WORK REQUEST ::
Within the entries below, find the portion that opens with the line containing "## metal layers" and closes with the line containing "after the start". Retype that portion exactly and only.

[Saved data entries]
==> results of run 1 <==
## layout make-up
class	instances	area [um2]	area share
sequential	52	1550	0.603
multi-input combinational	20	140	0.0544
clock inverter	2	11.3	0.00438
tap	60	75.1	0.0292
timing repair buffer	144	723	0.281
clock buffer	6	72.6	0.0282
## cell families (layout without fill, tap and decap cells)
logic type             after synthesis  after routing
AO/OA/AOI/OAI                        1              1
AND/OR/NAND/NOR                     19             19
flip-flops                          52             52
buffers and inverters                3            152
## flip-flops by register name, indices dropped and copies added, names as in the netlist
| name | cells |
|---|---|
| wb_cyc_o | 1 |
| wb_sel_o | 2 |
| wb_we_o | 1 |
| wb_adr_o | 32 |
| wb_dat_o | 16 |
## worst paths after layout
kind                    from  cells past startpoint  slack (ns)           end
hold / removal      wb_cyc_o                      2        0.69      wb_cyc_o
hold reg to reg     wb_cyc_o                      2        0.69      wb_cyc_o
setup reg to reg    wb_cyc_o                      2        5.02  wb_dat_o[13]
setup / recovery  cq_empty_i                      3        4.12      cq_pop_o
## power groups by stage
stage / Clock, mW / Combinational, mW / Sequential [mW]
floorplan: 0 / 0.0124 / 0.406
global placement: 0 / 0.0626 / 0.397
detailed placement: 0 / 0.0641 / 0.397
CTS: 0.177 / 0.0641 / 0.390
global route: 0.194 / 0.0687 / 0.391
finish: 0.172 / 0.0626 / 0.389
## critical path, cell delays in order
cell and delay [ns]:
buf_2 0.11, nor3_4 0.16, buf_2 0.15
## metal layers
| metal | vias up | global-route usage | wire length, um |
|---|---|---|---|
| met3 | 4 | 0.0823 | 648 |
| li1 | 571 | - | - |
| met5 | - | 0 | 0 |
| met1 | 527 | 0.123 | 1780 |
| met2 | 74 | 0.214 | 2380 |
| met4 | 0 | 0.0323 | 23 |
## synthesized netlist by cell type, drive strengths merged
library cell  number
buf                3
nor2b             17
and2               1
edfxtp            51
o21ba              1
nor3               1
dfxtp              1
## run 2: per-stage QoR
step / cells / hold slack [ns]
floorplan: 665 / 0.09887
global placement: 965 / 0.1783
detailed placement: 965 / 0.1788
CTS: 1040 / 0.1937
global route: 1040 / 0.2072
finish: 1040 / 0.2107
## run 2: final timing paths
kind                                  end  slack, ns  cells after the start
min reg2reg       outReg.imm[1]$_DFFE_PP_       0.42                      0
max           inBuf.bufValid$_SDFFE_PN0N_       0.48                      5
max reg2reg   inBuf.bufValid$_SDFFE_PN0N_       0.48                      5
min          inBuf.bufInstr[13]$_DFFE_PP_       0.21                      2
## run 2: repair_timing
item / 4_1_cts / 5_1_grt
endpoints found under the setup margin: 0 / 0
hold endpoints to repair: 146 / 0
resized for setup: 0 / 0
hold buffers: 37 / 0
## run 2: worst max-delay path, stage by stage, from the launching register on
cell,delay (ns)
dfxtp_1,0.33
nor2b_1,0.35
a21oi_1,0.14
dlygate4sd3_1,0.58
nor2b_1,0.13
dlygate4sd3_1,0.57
===== config.mk =====
export PLATFORM = sky130hd
export DESIGN_NAME = channel_sum
export DESIGN_NICKNAME = d
export VERILOG_FILES = /design/src/hw/cnn_types_pkg.sv /design/src/hw/channel_sum.sv
export SDC_FILE = /design/constraint.sdc
export NUM_CORES = 1
export LEC_CHECK = 0
export BUFFER_PORTS_ARGS = -buffer_cell sky130_fd_sc_hd__buf_4
export CAP_MARGIN = 20
export CORE_MARGIN = 10
export CORE_UTILIZATION = 36
export DETAILED_ROUTE_END_ITERATION = 16
export PLACE_DENSITY_LB_ADDON = 0.12
export REMOVE_ABC_BUFFERS = 1
export SYNTH_ARGS = -nofsm -noshare
export SYNTH_HDL_FRONTEND = slang
export SYNTH_SLANG_ARGS = --single-unit

===== constraint.sdc =====
create_clock -name vclk -period 15.21
set_input_delay 1.521 -clock vclk [all_inputs]
set_output_delay 1.521 -clock vclk [all_outputs]
set_load 0.05 [all_outputs]
<file path="src/hw/cnn_types_pkg.sv">
`default_nettype none

package cnn_types_pkg;

	localparam int DATA_W    = 16;
	localparam int IN_CH     = 3;
	localparam int OUT_CH    = 8;
	localparam int KERNEL    = 3;
	localparam int TAPS      = KERNEL * KERNEL;
	localparam int IMG_W     = 32;
	localparam int IMG_H     = 32;
	localparam int OUT_W     = IMG_W - KERNEL + 1;
	localparam int OUT_H     = IMG_H - KERNEL + 1;
	localparam int FRAC_BITS = 8;   // weights and pixels share one fixed point format.
	localparam int ADDR_W    = 16;

	// one channel value in signed fixed point.
	typedef logic signed [DATA_W-1:0] data_t;

	// input channel i sits in the bits starting at DATA_W*i.
	typedef logic [IN_CH-1:0][DATA_W-1:0] pixel_t;

	// output channel j sits in the bits starting at DATA_W*j.
	typedef logic [OUT_CH-1:0][DATA_W-1:0] result_t;

	// one weight word per output channel for a single window tap.
	typedef pixel_t [OUT_CH-1:0] tap_weights_t;

	typedef data_t channel_vec_t [OUT_CH];

endpackage

`default_nettype wire
</file>
<file path="src/hw/line_window.sv">
`timescale 1ns/1ps
`default_nettype none

module line_window (
	input  logic                  clk,
	input  logic                  rst,
	input  cnn_types_pkg::pixel_t pixel,
	input  logic                  shift,
	output cnn_types_pkg::pixel_t taps [cnn_types_pkg::TAPS]
);
	import cnn_types_pkg::*;

	localparam int DELAY = IMG_W - KERNEL;

	pixel_t win [KERNEL][KERNEL];   // win[dy][dx] with dy = 0 as the oldest row.
	pixel_t row_in [KERNEL];
	pixel_t line_lo [DELAY];        // runs from the bottom row into the middle row.
	pixel_t line_hi [DELAY];        // runs from the middle row into the top row.

	assign row_in[KERNEL-1] = pixel;
	assign row_in[1]        = line_lo[DELAY-1];
	assign row_in[0]        = line_hi[DELAY-1];

	always_ff @(posedge clk or posedge rst)
	begin
		if (rst)
		begin
			for (int r = 0; r < KERNEL; r++)
			begin
				for (int c = 0; c < KERNEL; c++)
				begin
					win[r][c] <= '0;
				end
			end
		end
		else if (shift)
		begin
			for (int r = 0; r < KERNEL; r++)
			begin
				for (int c = 0; c < KERNEL - 1; c++)
				begin
					win[r][c] <= win[r][c + 1];
				end
				win[r][KERNEL-1] <= row_in[r];
			end
		end
	end

	// three window stages plus DELAY stages make exactly one image row.
	always_ff @(posedge clk)
	begin
		if (shift)
		begin
			line_lo[0] <= win[KERNEL-1][0];
			line_hi[0] <= win[1][0];
			for (int i = 1; i < DELAY; i++)
			begin
				line_lo[i] <= line_lo[i - 1];
				line_hi[i] <= line_hi[i - 1];
			end
		end
	end

	always_comb
	begin
		for (int dy = 0; dy < KERNEL; dy++)
		begin
			for (int dx = 0; dx < KERNEL; dx++)
			begin
				taps[dy*KERNEL + dx] = win[dy][dx];
			end
		end
	end

endmodule

`default_nettype wire

</file>
<file path="config.mk">
export PLATFORM = sky130hd
export DESIGN_NAME = line_window
export DESIGN_NICKNAME = d
export VERILOG_FILES = /design/src/hw/cnn_types_pkg.sv /design/src/hw/line_window.sv
export SDC_FILE = /design/constraint.sdc
export NUM_CORES = 2
export LEC_CHECK = 0
export ABC_CLOCK_PERIOD_IN_PS = 44200
export BUFFER_PORTS_ARGS = -buffer_cell sky130_fd_sc_hd__buf_4
export CORE_MARGIN = 5
export CORE_UTILIZATION = 50
export CTS_BUF_LIST = sky130_fd_sc_hd__clkbuf_2 sky130_fd_sc_hd__clkbuf_4 sky130_fd_sc_hd__clkbuf_8
export DETAILED_ROUTE_END_ITERATION = 16
export GPL_TIMING_DRIVEN = 0
export PLACE_DENSITY = 0.67
export SYNTH_ARGS = -nofsm -noshare
export SYNTH_HDL_FRONTEND = slang
export SYNTH_SLANG_ARGS = --single-unit
</file>
<file path="constraint.sdc">
create_clock -name clk -period 44.2 [get_ports clk]
set_input_delay 8.84 -clock clk [delete_from_list [all_inputs] [get_ports clk]]
set_output_delay 8.84 -clock clk [all_outputs]
set_load 0.02 [all_outputs]
</file>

COMPLETED TASK ::
## metal layers
| metal | vias up | global-route usage | wire length, um |
|---|---|---|---|
| met3 | 4 | 0.0823 | 648 |
| li1 | 571 | - | - |
| met5 | - | 0 | 0 |
| met1 | 527 | 0.123 | 1780 |
| met2 | 74 | 0.214 | 2380 |
| met4 | 0 | 0.0323 | 23 |
## synthesized netlist by cell type, drive strengths merged
library cell  number
buf                3
nor2b             17
and2               1
edfxtp            51
o21ba              1
nor3               1
dfxtp              1
## run 2: per-stage QoR
step / cells / hold slack [ns]
floorplan: 665 / 0.09887
global placement: 965 / 0.1783
detailed placement: 965 / 0.1788
CTS: 1040 / 0.1937
global route: 1040 / 0.2072
finish: 1040 / 0.2107
## run 2: final timing paths
kind                                  end  slack, ns  cells after the start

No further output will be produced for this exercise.